Kim Masters M.D.
In inpatient and residential units aggressive behavior is contained because it is disruptive and dangerous to treatment. Recent attempts to decrease the use of seclusion and restraint have focused on ways to help individuals regain self control without physical interventions. Some examples include:
- a program that received an award for innovation, committed itself to abolish restrictive interventions and removed the door from its seclusion room (Child Assessment Unit 2003),
- another unit offered children alternative groups to attend if the one assigned provoked resistance or opposition, and
- instead of restricting an angry child to a room, a residential program permitted a staff member to walk with him around the yard until he worked through his frustration (NETI, 2003).
A common thread relating these interventions is the involvement of patients in designing their own deescalation programs.
JCAHO has given the effort to decrease seclusion and restraint a boost in its support for “the psychological advance directive,” which asks patients for the most effective manner to help deal with their frustration and anger. The answer prompts a review by the child/ adolescent and staff of past experiences with restrictive interventions and leads to development of de-escalation strategies.
Another approach, Narrative Therapy, can provide staff a window through which to understand patients’ perspectives about their own behavior. If successful, it can direct aggression into prosocial channels (Zimmerman, 2002).
From this point of view, children who curse and threaten, or adolescents who give staff members “the finger” and sport the “make me” body posture, become people with problematic narratives not problem children.
For example, in a prevention class on seclusion and restraint for staff, one might introduce the above situations, and then pose these questions to encourage an alignment with individual child/adolescent’s narrative:
- “Have you been in a situation in which someone labeled you or gave you an identity that you knew was untrue?”
- “Have you ever been labeled ‘the problem’ in a relationship?”

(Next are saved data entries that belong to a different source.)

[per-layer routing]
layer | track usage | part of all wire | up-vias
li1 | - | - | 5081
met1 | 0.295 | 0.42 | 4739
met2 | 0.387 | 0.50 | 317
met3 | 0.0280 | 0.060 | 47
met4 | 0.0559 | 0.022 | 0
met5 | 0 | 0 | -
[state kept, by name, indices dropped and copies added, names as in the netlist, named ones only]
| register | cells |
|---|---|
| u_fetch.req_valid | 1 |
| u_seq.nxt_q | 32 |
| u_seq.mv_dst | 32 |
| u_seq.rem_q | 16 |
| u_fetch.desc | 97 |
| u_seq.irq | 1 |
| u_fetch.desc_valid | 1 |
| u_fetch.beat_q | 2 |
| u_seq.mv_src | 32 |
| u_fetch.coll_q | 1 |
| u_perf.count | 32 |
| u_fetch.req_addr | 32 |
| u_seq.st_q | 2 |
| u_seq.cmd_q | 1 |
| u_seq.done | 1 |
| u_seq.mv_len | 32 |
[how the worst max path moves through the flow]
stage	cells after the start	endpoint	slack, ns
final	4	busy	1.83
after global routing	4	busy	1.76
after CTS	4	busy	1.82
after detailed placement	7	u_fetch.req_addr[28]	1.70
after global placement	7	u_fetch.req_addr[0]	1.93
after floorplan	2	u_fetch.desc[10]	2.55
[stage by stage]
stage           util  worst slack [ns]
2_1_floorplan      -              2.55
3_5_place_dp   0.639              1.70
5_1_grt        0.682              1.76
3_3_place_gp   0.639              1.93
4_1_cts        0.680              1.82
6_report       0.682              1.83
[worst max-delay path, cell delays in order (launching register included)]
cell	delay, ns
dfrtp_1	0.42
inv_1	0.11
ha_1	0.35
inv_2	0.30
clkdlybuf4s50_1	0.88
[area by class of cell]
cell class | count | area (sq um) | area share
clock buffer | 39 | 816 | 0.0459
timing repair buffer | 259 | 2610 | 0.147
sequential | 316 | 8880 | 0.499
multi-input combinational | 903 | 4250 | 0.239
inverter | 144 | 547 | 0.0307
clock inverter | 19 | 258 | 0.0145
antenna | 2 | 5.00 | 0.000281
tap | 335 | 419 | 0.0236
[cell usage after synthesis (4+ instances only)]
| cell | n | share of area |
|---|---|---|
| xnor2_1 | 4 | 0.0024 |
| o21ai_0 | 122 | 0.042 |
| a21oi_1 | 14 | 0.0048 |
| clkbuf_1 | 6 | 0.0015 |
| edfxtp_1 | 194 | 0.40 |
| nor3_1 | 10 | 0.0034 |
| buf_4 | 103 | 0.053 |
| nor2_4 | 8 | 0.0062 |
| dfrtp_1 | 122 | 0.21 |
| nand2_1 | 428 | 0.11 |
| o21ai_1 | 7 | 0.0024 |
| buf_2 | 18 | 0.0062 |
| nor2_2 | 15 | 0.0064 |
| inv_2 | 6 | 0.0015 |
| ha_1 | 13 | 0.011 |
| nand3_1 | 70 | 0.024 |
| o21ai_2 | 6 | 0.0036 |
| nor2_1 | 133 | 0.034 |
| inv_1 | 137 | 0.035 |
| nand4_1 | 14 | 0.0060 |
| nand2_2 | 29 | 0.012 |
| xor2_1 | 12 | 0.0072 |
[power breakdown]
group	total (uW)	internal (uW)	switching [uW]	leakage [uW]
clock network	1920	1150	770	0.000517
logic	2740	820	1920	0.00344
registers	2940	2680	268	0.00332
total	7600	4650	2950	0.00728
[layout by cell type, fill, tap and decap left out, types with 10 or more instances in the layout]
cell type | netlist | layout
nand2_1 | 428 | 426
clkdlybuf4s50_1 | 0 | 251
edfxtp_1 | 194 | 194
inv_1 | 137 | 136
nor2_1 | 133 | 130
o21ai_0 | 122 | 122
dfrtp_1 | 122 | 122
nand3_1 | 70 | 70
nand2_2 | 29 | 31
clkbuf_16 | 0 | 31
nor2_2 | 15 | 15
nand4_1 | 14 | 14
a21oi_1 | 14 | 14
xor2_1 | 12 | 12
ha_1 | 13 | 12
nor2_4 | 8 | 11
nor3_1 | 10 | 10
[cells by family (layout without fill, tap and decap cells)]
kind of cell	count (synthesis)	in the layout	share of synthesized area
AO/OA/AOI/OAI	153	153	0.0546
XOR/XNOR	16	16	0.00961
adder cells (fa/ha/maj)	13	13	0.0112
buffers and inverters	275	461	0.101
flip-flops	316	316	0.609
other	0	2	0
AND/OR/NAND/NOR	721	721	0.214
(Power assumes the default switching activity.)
==> src/rtl/tlb_fa.sv <==
module tlb_fa #(
  parameter int VA_W    = 32,
  parameter int PA_W    = 32,
  parameter int PG_BITS = 12,
  parameter int ENTRIES = 8
) (
  input  logic                    clk,
  input  logic                    rst_n,
  input  logic                    lk_valid,
  input  logic [VA_W-1:0]         lk_vaddr,
  output logic                    lk_hit,
  output logic                    lk_miss,
  output logic [PA_W-1:0]         lk_paddr,
  input  logic                    fill_en,
  input  logic [VA_W-PG_BITS-1:0] fill_vpn,
  input  logic [PA_W-PG_BITS-1:0] fill_ppn,
  input  logic                    flush
);
  localparam int VPN_W = VA_W - PG_BITS;
  localparam int PPN_W = PA_W - PG_BITS;
  localparam int IDX_W = (ENTRIES > 1) ? $clog2(ENTRIES) : 1;
  localparam logic [IDX_W-1:0] LAST = IDX_W'(ENTRIES - 1);

  logic [ENTRIES-1:0] vld;
  logic [VPN_W-1:0]   vtag [ENTRIES];
  logic [PPN_W-1:0]   pfn  [ENTRIES];
  logic [IDX_W-1:0]   rr_ptr;

  logic [VPN_W-1:0]   lk_vpn;
  logic [ENTRIES-1:0] lk_match, fl_match;
  logic [PPN_W-1:0]   hit_ppn;

  assign lk_vpn = lk_vaddr[VA_W-1:PG_BITS];

  for (genvar g = 0; g < ENTRIES; g++) begin : g_cmp
    assign lk_match[g] = vld[g] && (vtag[g] == lk_vpn);
    assign fl_match[g] = vld[g] && (vtag[g] == fill_vpn);
  end

  always_comb begin
    hit_ppn = '0;
    for (int i = 0; i < ENTRIES; i++)
      if (lk_match[i]) hit_ppn = hit_ppn | pfn[i];
  end

  assign lk_hit   = lk_valid && (|lk_match);
  assign lk_miss  = lk_valid && !(|lk_match);
  assign lk_paddr = lk_hit ? {hit_ppn, lk_vaddr[PG_BITS-1:0]} : '0;

  logic             dup_any, free_any;
  logic [IDX_W-1:0] dup_idx, free_idx, victim;

  always_comb begin
    dup_any  = 1'b0;
    dup_idx  = '0;
    free_any = 1'b0;
    free_idx = '0;
    for (int i = 0; i < ENTRIES; i++) begin
      if (!dup_any && fl_match[i]) begin
        dup_any = 1'b1;
        dup_idx = IDX_W'(i);
      end
      if (!free_any && !vld[i]) begin
        free_any = 1'b1;
        free_idx = IDX_W'(i);
      end
    end
    victim = dup_any ? dup_idx : (free_any ? free_idx : rr_ptr);
  end

  wire do_fill = fill_en && !flush && rst_n;

  always_ff @(posedge clk) begin
    if (!rst_n || flush) begin
      vld    <= '0;
      rr_ptr <= '0;
    end else if (fill_en) begin
      vld[victim] <= 1'b1;
      if (!dup_any && !free_any)
        rr_ptr <= (rr_ptr == LAST) ? '0 : rr_ptr + 1'b1;
    end
  end

  always_ff @(posedge clk) begin
    if (do_fill) begin
      vtag[victim] <= fill_vpn;
      pfn[victim]  <= fill_ppn;
    end
  end
endmodule
[src/rtl/xbh_xfer_track.sv]
module xbh_xfer_track #(
    parameter int XFER_CYC = 2
) (
    input  logic clk,
    input  logic rst,
    input  logic core_go,
    input  logic core_wr,
    input  logic core_lock,
    input  logic dma_go,
    output logic busy,
    output logic lock_pend
);
    localparam int CYC   = (XFER_CYC < 1) ? 1 : XFER_CYC;
    localparam int CNT_W = $clog2(CYC + 1);
    localparam logic [CNT_W-1:0] LOAD = CNT_W'(CYC - 1);

    logic [CNT_W-1:0] cnt;

    always_ff @(posedge clk) begin
        if (rst) begin
            cnt <= '0;
        end else if (core_go || dma_go) begin
            cnt <= LOAD;
        end else if (cnt != '0) begin
            cnt <= cnt - 1'b1;
        end
    end

    always_ff @(posedge clk) begin
        if (rst) begin
            lock_pend <= 1'b0;
        end else if (core_go) begin
            lock_pend <= core_lock & ~core_wr;
        end
    end

    assign busy = (cnt != '0);
endmodule

[src/rtl/xbh_ctrl.sv]
module xbh_ctrl
    import xbh_pkg::*;
(
    input  logic       clk,
    input  logic       rst,
    input  logic       req_sync,
    input  logic       core_req,
    input  logic       dma_req,
    input  logic       excl_mode,
    input  logic       busy,
    input  logic       lock_pend,
    output xbh_state_e state,
    output logic       core_go,
    output logic       dma_go
);
    logic own;
    logic dma_blocks;
    logic grant_start;
    xbh_state_e nxt;

    assign own         = owns_port(state);
    assign dma_blocks  = dma_req & ~excl_mode;
    assign grant_start = own & req_sync & ~busy & ~lock_pend
                         & ~core_req & ~dma_blocks;
    assign core_go     = own & ~busy & core_req;
    assign dma_go      = own & ~busy & ~core_req & dma_req & ~grant_start;

    always_comb begin
        nxt = state;
        unique case (state)
            ST_OWN:   if (grant_start) nxt = ST_HAND;
            ST_HAND:  nxt = ST_GRANT;
            ST_GRANT: if (!req_sync) nxt = ST_BACK;
            ST_BACK:  nxt = ST_OWN;
            default:  nxt = ST_OWN;
        endcase
    end

    always_ff @(posedge clk) begin
        if (rst) state <= ST_OWN;
        else     state <= nxt;
    end
endmodule

[src/rtl/xbus_handoff.sv]
module xbus_handoff
    import xbh_pkg::*;
#(
    parameter int SYNC_STAGES = 2,
    parameter int XFER_CYC    = 2
) (
    input  logic             clk,
    input  logic             rst,
    input  logic             xreq_n,
    input  logic             excl_mode,
    input  logic             core_req,
    input  logic             core_wr,
    input  logic             core_lock,
    input  logic             dma_req,
    output logic             xgnt_n,
    output logic             held_off,
    output logic             core_stall,
    output logic             dma_stall,
    output logic [DRV_W-1:0] drv_en
);
    logic       req_sync;
    logic       busy;
    logic       lock_pend;
    logic       core_go;
    logic       dma_go;
    xbh_state_e state;
    xbh_drv_s   drv;

    xbh_sync #(.STAGES(SYNC_STAGES)) u_sync (
        .clk     (clk),
        .rst     (rst),
        .async_n (xreq_n),
        .req     (req_sync)
    );

    xbh_xfer_track #(.XFER_CYC(XFER_CYC)) u_track (
        .clk       (clk),
        .rst       (rst),
        .core_go   (core_go),
        .core_wr   (core_wr),
        .core_lock (core_lock),
        .dma_go    (dma_go),
        .busy      (busy),
        .lock_pend (lock_pend)
    );

    xbh_ctrl u_ctrl (
        .clk       (clk),
        .rst       (rst),
        .req_sync  (req_sync),
        .core_req  (core_req),
        .dma_req   (dma_req),
        .excl_mode (excl_mode),
        .busy      (busy),
        .lock_pend (lock_pend),
        .state     (state),
        .core_go   (core_go),
        .dma_go    (dma_go)
    );

    assign drv        = drv_all(owns_port(state));
    assign drv_en     = drv;
    assign xgnt_n     = (state != ST_GRANT);
    assign held_off   = (core_req | dma_req) & ~owns_port(state);
    assign core_stall = core_req & ~core_go;
    assign dma_stall  = dma_req & ~dma_go;
endmodule

[config.mk]
export PLATFORM = sky130hd
export DESIGN_NAME = xbus_handoff
export DESIGN_NICKNAME = d
export VERILOG_FILES = /design/src/rtl/xbh_pkg.sv /design/src/rtl/xbh_sync.sv /design/src/rtl/xbh_xfer_track.sv /design/src/rtl/xbh_ctrl.sv /design/src/rtl/xbus_handoff.sv
export SDC_FILE = /design/constraint.sdc
export NUM_CORES = 1
export LEC_CHECK = 0
export ABC_AREA = 1
export BUFFER_PORTS_ARGS = -buffer_cell sky130_fd_sc_hd__buf_2
export CAP_MARGIN = 20
export CORE_AREA = 2 2 39 41
export DETAILED_ROUTE_END_ITERATION = 8
export DIE_AREA = 0 0 41 43
export HOLD_SLACK_MARGIN = 0.06
export PLACE_DENSITY_LB_ADDON = 0.15
export SYNTH_ARGS = -nofsm -noshare
export SYNTH_HDL_FRONTEND = slang
export SYNTH_SLANG_ARGS = --single-unit
[constraint.sdc]
create_clock -name clk -period 1.82 [get_ports clk]
set_input_delay 0.364 -clock clk [delete_from_list [all_inputs] [get_ports clk]]
set_output_delay 0.364 -clock clk [all_outputs]
set_load 0.02 [all_outputs]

- “Did anyone try to take charge of the direction of your life or knew what was best for you?
- "What effects occurred as a result of these experiences?”(Ibid)
From the children described above, we would likely hear tales of behavioral outbursts in response to provocations by peers and rejection by adults, followed by exclusion from activities. While this is typical victim fare, this perspective would likely sabotage behavior contracts or a CBT course.
In a Narrative Therapy, on the other hand, the therapist shares the eyes of the child and helps construct a story which ties these rejection experiences together, while at the same time emphasizes personal aspirations and desires. Questions about how “trouble” began and grew may help the child/ adolescent understand for what goals they were striving before their life got derailed. For example, if the teen described above remembered playing a superhero as a child trying to chase bad guys, then he might be persuaded to return to this theme and review how his current beliefs and relationships have evolved. Is he still a superhero? Did the imagined enemy become authority or kids who challenged him? Had he given up and joined forces with the bad guys? Questions should lead to a life narrative describing how past thoughts and experiences produced current perceptions and behaviors. It should also detail how current views and feelings could be expressed to achieve the goal for which the adolescent is striving, i.e., to be a hero, a helper, or a savant, etc. Similar narratives can be obtained from children, but may have more dissonant elements. There may not be an evolution of roles, just a superhero at play, and a lost or disorganized person in daily life. With all children and adolescents, the therapist’s role is that of an inquiring biographer. He/She strives to understand enough to help exchange the role of the rejected for that of participant in their worlds. There are many ways this inquiry can be carried out. For example, the therapist can be a Sancho Panza to the child’s Don Quixote, or an assistant helping the adolescent alchemist change emotional “lead into gold.”
Once the narrative study is complete, it can be reinforced by encouraging the child or adolescent to share the findings with peers and demonstrate its effect on daily activities. The narrative then becomes its own “manifest destiny.”
Of course, some children and adolescents will not be able to use this approach because of cognitive limitation or inability to empathize with the plights and struggles of their peers. It will also not work well in crises, because safety concerns may require the therapist to abandon the role of an inquiring assistant. However, when introduced at the outset of a hospital or residential stay, it can form the basis of a treatment alliance and be the overriding source of personal change and growth. Anyone game to try this approach?
References
Child Assessment Unit Cambridge Hospital (2003), A More Compassionate Model for Treating Children with Severe Mental Disturbances, Psychiatric Services 54, 11, 1529-31.
National Executive Training Institute (2003), Training Curriculum For the Reduction of Seclusion and Restraint, Alexandria, VA.
Zimmerman, J, Beaudoin, JN ( 2002) Cats Under the Stars: A Narrative Story, Child and Adolescent Mental Health 7,1, 31-40.
Dr. Masters is Medical Director of Focus by the Sea, a private psychiatric hospital on St. Simons Island, Georgia. He is also co-author of AACAP’s Practice Parameter on the Prevention of Aggressive Behavior.